Tom Brokaw's new history book, Boom!: Voices of the Sixties: Personal Reflections on the '60s and Today, is a 700-page tome on how the 60's affected our lives today. And it completely ignores us in our movements' most formative time period.

Definitely the civil rights movement, the anti-war movement, and the second wave should be discussed in any history book about the 60's. And they are. But what about the first gay rights protest in 1965 in Philly, the transgender riots in SF, the development of gaystream media like The Advocate, the dissemination of the term "gay" over the previously popular yet medicalizing and insulting "homosexual", the start of the Gay Liberation Front, the Mattachine Society's and the Daughters of Bilitis's marches in Washington, the removal of homosexuality from the DSM (Brokaw's "1960's" go all the way up to '74), and, oh yeah, Stonewall? All got straight-washed right out of the book.
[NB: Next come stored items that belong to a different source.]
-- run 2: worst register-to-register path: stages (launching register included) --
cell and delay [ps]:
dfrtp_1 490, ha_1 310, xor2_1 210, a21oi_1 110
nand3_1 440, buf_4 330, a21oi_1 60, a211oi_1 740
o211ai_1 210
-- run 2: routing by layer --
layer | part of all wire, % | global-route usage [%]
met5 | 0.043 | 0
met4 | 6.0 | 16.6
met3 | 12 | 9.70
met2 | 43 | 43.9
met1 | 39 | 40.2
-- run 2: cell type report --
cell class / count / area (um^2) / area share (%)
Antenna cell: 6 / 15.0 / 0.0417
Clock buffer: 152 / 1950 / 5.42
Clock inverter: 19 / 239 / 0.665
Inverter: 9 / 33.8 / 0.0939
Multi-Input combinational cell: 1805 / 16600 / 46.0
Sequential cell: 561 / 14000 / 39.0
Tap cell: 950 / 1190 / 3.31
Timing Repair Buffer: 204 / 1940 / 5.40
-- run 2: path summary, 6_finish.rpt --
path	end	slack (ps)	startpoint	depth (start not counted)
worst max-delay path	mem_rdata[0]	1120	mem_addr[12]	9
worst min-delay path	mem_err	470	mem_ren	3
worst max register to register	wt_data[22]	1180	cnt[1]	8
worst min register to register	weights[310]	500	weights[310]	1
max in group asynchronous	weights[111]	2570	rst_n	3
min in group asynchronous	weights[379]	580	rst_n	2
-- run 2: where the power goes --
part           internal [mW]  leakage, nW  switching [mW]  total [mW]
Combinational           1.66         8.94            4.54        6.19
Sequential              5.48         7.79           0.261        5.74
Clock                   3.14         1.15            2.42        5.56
===== src/rtl/core_debug_ctrl.sv =====
// core_debug_ctrl
//   Run-control unit for the rv32i core. It decodes keyed logic-analyser
//   commands into the following actions:
//     - run / halt
//     - N-instruction single-step
//     - timed soft reset
//     - NUM_BP PC breakpoints
//   It drives the core's combined stall and soft reset.
//
// Ports
//   clk          core clock (after the clock-select mux)
//   reset        asynchronous active-high reset
//   la_data_in   LA command word: [31] go, [30:28] opcode, [27:0] argument
//   la_oenb      LA output-enable bar; a command is qualified only when it equals OENB_KEY
//   ext_stall_i  external io stall
//   mem_stall_i  memory controller stall
//   pc_i         current fetch PC from the core
//   stall_o      stall to the core
//   soft_reset_o soft reset to the core and the memory controller
//   halted_o     high while halted
//   status_o     {step_cnt, hit_idx, skip, bp_hit, state}, zero-padded to 32 bits
module core_debug_ctrl #(
    parameter int          XLEN       = 32,
    parameter int          NUM_BP     = 2,
    parameter int          STEP_W     = 8,
    parameter int          RST_CYCLES = 4,
    parameter logic [31:0] OENB_KEY   = 32'hFFFFFFF0
) (
    input  logic            clk,
    input  logic            reset,
    input  logic [31:0]     la_data_in,
    input  logic [31:0]     la_oenb,
    input  logic            ext_stall_i,
    input  logic            mem_stall_i,
    input  logic [XLEN-1:0] pc_i,
    output logic            stall_o,
    output logic            soft_reset_o,
    output logic            halted_o,
    output logic [31:0]     status_o
);

    localparam int RC_W = (RST_CYCLES < 2) ? 1 : $clog2(RST_CYCLES + 1);

    localparam logic [2:0] OP_RUN   = 3'd0;
    localparam logic [2:0] OP_HALT  = 3'd1;
    localparam logic [2:0] OP_STEP  = 3'd2;
    localparam logic [2:0] OP_SETBP = 3'd4;
    localparam logic [2:0] OP_CLRBP = 3'd5;

    typedef enum logic [1:0] {
        ST_RUN   = 2'd0,
        ST_HALT  = 2'd1,
        ST_STEP  = 2'd2,
        ST_RESET = 2'd3
    } state_t;

    state_t              state;
    logic                go_q;
    logic [NUM_BP-1:0]   bp_en;
    logic [XLEN-1:0]     bp_addr [NUM_BP];
    logic [STEP_W-1:0]   step_cnt;
    logic [RC_W-1:0]     rst_cnt;
    logic                post_halt;
    logic                bp_hit;
    logic                skip;
    logic [3:0]          hit_idx;

    logic [2:0]          op;
    logic [27:0]         arg;
    logic [3:0]          bp_idx;
    logic                cmd_v;
    logic [NUM_BP-1:0]   bp_vec;
    logic                bp_match;
    logic [3:0]          hit_idx_c;
    logic                running;
    logic                hit;
    logic                adv;
    logic                unused_bits;

    assign op     = la_data_in[30:28];
    assign arg    = la_data_in[27:0];
    assign bp_idx = arg[27:24];

    // Only the rising edge of the go bit counts, so a held go bit runs once.
    assign cmd_v = la_data_in[31] & ~go_q & (la_oenb == OENB_KEY);

    // Bits 23:22 of the argument carry nothing for any opcode.
    assign unused_bits = ^la_data_in[23:22];

    always_comb begin
        hit_idx_c = 4'd0;
        for (int i = 0; i < NUM_BP; i++) begin
            bp_vec[i] = bp_en[i] & (bp_addr[i] == pc_i);
        end
        // Walk downwards so the lowest matching comparator wins.
        for (int i = NUM_BP - 1; i >= 0; i--) begin
            if (bp_vec[i]) begin
                hit_idx_c = 4'(i);
            end
        end
    end

    // skip masks the comparators for the first retire after a resume,
    // letting the core step off the breakpointed PC.
    assign bp_match = (|bp_vec) & ~skip;
    assign running  = (state == ST_RUN) | (state == ST_STEP);
    assign hit      = running & bp_match;
    assign adv      = running & ~ext_stall_i & ~mem_stall_i & ~bp_match;

    always_ff @(posedge clk or posedge reset) begin
        if (reset) begin
            state     <= ST_RUN;
            go_q      <= 1'b0;
            bp_en     <= '0;
            step_cnt  <= '0;
            rst_cnt   <= '0;
            post_halt <= 1'b0;
            bp_hit    <= 1'b0;
            skip      <= 1'b0;
            hit_idx   <= 4'd0;
            for (int i = 0; i < NUM_BP; i++) begin
                bp_addr[i] <= '0;
            end
        end else begin
            go_q <= la_data_in[31];
            if (state == ST_RESET) begin
                // Only a fresh SRST is heard while the soft reset is running.
                if (cmd_v && (op == 3'd3)) begin
                    rst_cnt   <= RC_W'(RST_CYCLES);
                    post_halt <= arg[0];
                    bp_hit    <= 1'b0;
                end else begin
                    rst_cnt <= rst_cnt - RC_W'(1);
                    if (rst_cnt == RC_W'(1)) begin
                        state <= post_halt ? ST_HALT : ST_RUN;
                    end
                end
            end else if (cmd_v && !op[2]) begin
                // State-changing commands take precedence over a breakpoint
                // halt or step expiry on the same edge. Resuming on the hit
                // cycle counts as resuming from HALT.
                bp_hit <= 1'b0;
                if (((op == OP_RUN) || (op == OP_STEP)) && ((state == ST_HALT) || hit)) begin
                    skip <= 1'b1;
                end else if (adv) begin
                    skip <= 1'b0;
                end
                case (op)
                    OP_RUN:  state <= ST_RUN;
                    OP_HALT: state <= ST_HALT;
                    OP_STEP: begin
                        step_cnt <= arg[STEP_W-1:0];
                        state    <= (arg[STEP_W-1:0] == '0) ? ST_HALT : ST_STEP;
                    end
                    default: begin
                        rst_cnt   <= RC_W'(RST_CYCLES);
                        post_halt <= arg[0];
                        state     <= ST_RESET;
                    end
                endcase
            end else begin
                // Breakpoint table commands and no-ops leave the state alone;
                // an accepted command still suppresses a same-edge breakpoint
                // halt (the core stays stalled on that PC, so it re-hits).
                if (cmd_v) begin
                    bp_hit <= 1'b0;
                    for (int i = 0; i < NUM_BP; i++) begin
                        if (bp_idx == 4'(i)) begin
                            if (op == OP_SETBP) begin
                                bp_en[i]   <= 1'b1;
                                bp_addr[i] <= XLEN'({arg[21:0], 2'b00});
                            end else if (op == OP_CLRBP) begin
                                bp_en[i] <= 1'b0;
                            end
                        end
                    end
                end else if (hit) begin
                    state   <= ST_HALT;
                    bp_hit  <= 1'b1;
                    hit_idx <= hit_idx_c;
                end
                if (adv) begin
                    skip <= 1'b0;
                    if (state == ST_STEP) begin
                        step_cnt <= step_cnt - STEP_W'(1);
                        if (step_cnt == STEP_W'(1)) begin
                            state <= ST_HALT;
                        end
                    end
                end
            end
        end
    end

    assign stall_o      = ext_stall_i | mem_stall_i | (state == ST_HALT) |
                          (state == ST_RESET) | bp_match;
    assign soft_reset_o = (state == ST_RESET);
    assign halted_o     = (state == ST_HALT);

    always_comb begin
        status_o              = '0;
        status_o[1:0]         = state;
        status_o[2]           = bp_hit;
        status_o[3]           = skip;
        status_o[7:4]         = hit_idx;
        status_o[8 +: STEP_W] = step_cnt;
    end

endmodule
The few references to "homosexuality" are sparse and shallow, according to one reviewer.

Whatever. I don't need Tom Brokaw to recognize our greatest generation to know about it. And I don't need to read about it in his history book to acknowledge the effort that a lot of brave people put forward so that we could move en masse out of the closet and into the spotlight.

But if someone writes a comprehensive book about the changes in that decade, then leaving us out is erasing, insulting, and, frankly, dishonest.